Pour participer, il suffit de réaliser une vidéo de son produit (hors alimentaire), de la poster sur le site et ensuite d’utiliser les réseaux sociaux pour faire voter un maximum de français pour son idée.
Les idées qui remporteront le plus de votes bénéficieront d’un accompagnement de Carrefour pour le lancement du produit (conseil sur la protection de la propriété industrielle, conseil sur la commercialisation du produit, mise en relation avec des organismes professionnels – soit un service estimé par Carrefour à 10 000 euros). Si le produit est commercialisable, Carrefour est prêt à le mettre en vente dans 200 magasins et sur son site internet (mais sans engagement de volumes).

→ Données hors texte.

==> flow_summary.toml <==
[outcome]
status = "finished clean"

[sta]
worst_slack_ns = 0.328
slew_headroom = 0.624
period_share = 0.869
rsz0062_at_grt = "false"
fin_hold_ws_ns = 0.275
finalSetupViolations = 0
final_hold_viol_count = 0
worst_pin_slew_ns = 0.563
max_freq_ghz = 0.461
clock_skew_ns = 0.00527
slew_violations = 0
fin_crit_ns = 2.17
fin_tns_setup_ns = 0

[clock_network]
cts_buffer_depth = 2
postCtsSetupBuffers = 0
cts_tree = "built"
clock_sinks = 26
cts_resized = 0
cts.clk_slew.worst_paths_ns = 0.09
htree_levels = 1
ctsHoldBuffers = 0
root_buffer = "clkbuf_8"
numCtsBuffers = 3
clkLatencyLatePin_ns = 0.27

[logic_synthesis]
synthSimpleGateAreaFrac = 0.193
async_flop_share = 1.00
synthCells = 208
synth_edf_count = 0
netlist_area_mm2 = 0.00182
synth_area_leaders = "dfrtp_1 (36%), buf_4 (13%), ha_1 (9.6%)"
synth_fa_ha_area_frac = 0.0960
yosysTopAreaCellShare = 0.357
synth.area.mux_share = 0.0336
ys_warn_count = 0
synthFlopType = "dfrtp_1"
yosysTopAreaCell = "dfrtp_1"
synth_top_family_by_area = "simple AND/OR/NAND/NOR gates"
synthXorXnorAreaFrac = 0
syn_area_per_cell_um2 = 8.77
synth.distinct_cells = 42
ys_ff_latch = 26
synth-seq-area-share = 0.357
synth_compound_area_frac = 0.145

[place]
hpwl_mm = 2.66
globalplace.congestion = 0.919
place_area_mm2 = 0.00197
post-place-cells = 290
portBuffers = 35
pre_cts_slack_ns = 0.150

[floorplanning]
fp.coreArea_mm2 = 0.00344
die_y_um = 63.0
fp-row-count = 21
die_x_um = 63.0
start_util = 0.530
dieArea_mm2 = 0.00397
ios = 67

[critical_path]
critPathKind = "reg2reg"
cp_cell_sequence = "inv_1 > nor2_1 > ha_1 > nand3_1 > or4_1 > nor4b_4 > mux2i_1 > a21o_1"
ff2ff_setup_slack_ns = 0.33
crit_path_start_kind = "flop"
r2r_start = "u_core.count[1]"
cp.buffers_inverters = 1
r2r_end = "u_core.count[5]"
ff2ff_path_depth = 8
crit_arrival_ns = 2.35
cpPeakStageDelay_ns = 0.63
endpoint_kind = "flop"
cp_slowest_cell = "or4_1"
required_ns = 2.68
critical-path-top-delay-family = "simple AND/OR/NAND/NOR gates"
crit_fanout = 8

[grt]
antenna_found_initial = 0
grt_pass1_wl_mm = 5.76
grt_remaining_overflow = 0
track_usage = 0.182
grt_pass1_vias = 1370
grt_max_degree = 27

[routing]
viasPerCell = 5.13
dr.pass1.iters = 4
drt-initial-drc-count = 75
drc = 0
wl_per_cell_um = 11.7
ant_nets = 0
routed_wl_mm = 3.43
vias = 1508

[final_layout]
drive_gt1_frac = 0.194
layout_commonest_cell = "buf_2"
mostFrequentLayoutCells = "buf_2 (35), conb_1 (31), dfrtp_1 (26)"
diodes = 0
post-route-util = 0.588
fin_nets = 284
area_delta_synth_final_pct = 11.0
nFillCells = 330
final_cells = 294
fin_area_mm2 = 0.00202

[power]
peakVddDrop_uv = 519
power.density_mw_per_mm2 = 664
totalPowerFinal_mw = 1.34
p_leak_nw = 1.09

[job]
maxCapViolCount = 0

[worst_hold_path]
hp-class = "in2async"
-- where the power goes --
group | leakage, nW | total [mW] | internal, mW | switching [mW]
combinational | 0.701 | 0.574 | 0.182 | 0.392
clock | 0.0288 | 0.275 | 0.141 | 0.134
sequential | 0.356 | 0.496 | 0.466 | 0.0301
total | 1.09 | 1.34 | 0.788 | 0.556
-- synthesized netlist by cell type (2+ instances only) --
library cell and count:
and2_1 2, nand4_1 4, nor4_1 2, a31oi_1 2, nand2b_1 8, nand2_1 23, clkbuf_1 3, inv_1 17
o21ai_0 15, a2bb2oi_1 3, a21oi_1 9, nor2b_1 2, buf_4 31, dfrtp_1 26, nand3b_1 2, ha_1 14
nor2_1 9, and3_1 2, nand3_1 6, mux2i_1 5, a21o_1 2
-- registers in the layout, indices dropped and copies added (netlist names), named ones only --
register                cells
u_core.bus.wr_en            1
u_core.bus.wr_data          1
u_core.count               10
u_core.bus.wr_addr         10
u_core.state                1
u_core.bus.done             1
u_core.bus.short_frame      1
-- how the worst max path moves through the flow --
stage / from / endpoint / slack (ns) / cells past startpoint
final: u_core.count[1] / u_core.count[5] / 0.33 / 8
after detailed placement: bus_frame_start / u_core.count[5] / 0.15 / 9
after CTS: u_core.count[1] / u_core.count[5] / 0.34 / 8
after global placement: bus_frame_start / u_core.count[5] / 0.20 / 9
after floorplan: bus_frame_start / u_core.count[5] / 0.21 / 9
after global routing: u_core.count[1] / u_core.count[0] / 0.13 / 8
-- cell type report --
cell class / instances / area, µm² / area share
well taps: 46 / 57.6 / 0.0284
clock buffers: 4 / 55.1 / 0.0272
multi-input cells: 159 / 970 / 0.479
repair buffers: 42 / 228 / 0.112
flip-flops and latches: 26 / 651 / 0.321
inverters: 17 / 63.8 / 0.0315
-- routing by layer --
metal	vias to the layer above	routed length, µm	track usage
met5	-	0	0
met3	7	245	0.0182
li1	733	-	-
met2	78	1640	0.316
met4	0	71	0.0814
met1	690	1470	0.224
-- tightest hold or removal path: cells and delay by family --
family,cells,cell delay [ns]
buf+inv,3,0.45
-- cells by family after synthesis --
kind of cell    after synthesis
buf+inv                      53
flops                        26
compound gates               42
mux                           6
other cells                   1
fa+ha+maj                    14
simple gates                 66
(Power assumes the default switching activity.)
--- config.mk ---
export PLATFORM = sky130hd
export DESIGN_NAME = hazard_sequencer
export DESIGN_NICKNAME = d
export VERILOG_FILES = /design/src/rtl/hazard_pkg.sv /design/src/rtl/hazard_sequencer_sat_counter.sv /design/src/rtl/hazard_sequencer.sv
export SDC_FILE = /design/constraint.sdc
export NUM_CORES = 1
export LEC_CHECK = 0
export CAP_MARGIN = 20
export CORE_ASPECT_RATIO = 1.1
export CORE_MARGIN = 2
export CORE_UTILIZATION = 43
export CTS_BUF_LIST = sky130_fd_sc_hd__clkbuf_8 sky130_fd_sc_hd__clkbuf_16
export DETAILED_ROUTE_END_ITERATION = 7
export PLACE_DENSITY = 0.75
export SYNTH_ARGS = -nofsm -noshare
export SYNTH_HDL_FRONTEND = slang
export SYNTH_SLANG_ARGS = --single-unit
--- constraint.sdc ---
create_clock -name clk -period 1.73 [get_ports clk]
set_clock_uncertainty 0.1 [all_clocks]
set_input_delay 0.173 -clock clk [delete_from_list [all_inputs] [get_ports clk]]
set_output_delay 0.173 -clock clk [all_outputs]
set_load 0.005 [all_outputs]
===== config.mk =====
export PLATFORM = sky130hd
export DESIGN_NAME = alu_serial_seq
export DESIGN_NICKNAME = d
export VERILOG_FILES = /design/src/rtl/alu_serial_seq_pkg.sv /design/src/rtl/alu_bit_slice.sv /design/src/rtl/alu_serial_seq.sv
export SDC_FILE = /design/constraint.sdc
export NUM_CORES = 1
export LEC_CHECK = 0
export ABC_AREA = 1
export BUFFER_PORTS_ARGS = -buffer_cell sky130_fd_sc_hd__buf_2
export CORE_MARGIN = 5
export CORE_UTILIZATION = 56
export CTS_CLUSTER_SIZE = 25
export DETAILED_ROUTE_END_ITERATION = 8
export PLACE_DENSITY_LB_ADDON = 0.25
export SYNTH_ARGS = -nofsm -noshare
export SYNTH_HDL_FRONTEND = slang
export SYNTH_HIERARCHICAL = 1
export SYNTH_SLANG_ARGS = --single-unit

===== constraint.sdc =====
create_clock -name clk_i -period 2.6 [get_ports clk_i]
set_clock_uncertainty 0.2 [all_clocks]
set_input_delay 0.39 -clock clk_i [delete_from_list [all_inputs] [get_ports clk_i]]
set_output_delay 0.39 -clock clk_i [all_outputs]
set_load 0.01 [all_outputs]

J’avoue que ce concours me laisse dubitatif à la fois dans sa réalisation et dans son intérêt pour Carrefour, au-delà d’une petite opération d’image.
Le concours ne privilégie ni l’entrepreneur individuel, ni la PME ce qui part d’une bonne intention mais, dans les faits, mieux vaut être une PME et avoir un produit déjà prêt au lancement :
- l’innovateur individuel doit maîtriser la réalisation d’une vidéo et les réseaux sociaux car le concours teste autant la capacité à buzzer que l’intérêt réel de l’idée. Inutile de dire qu’un grand nombre d’innovateurs seront laissés de côté.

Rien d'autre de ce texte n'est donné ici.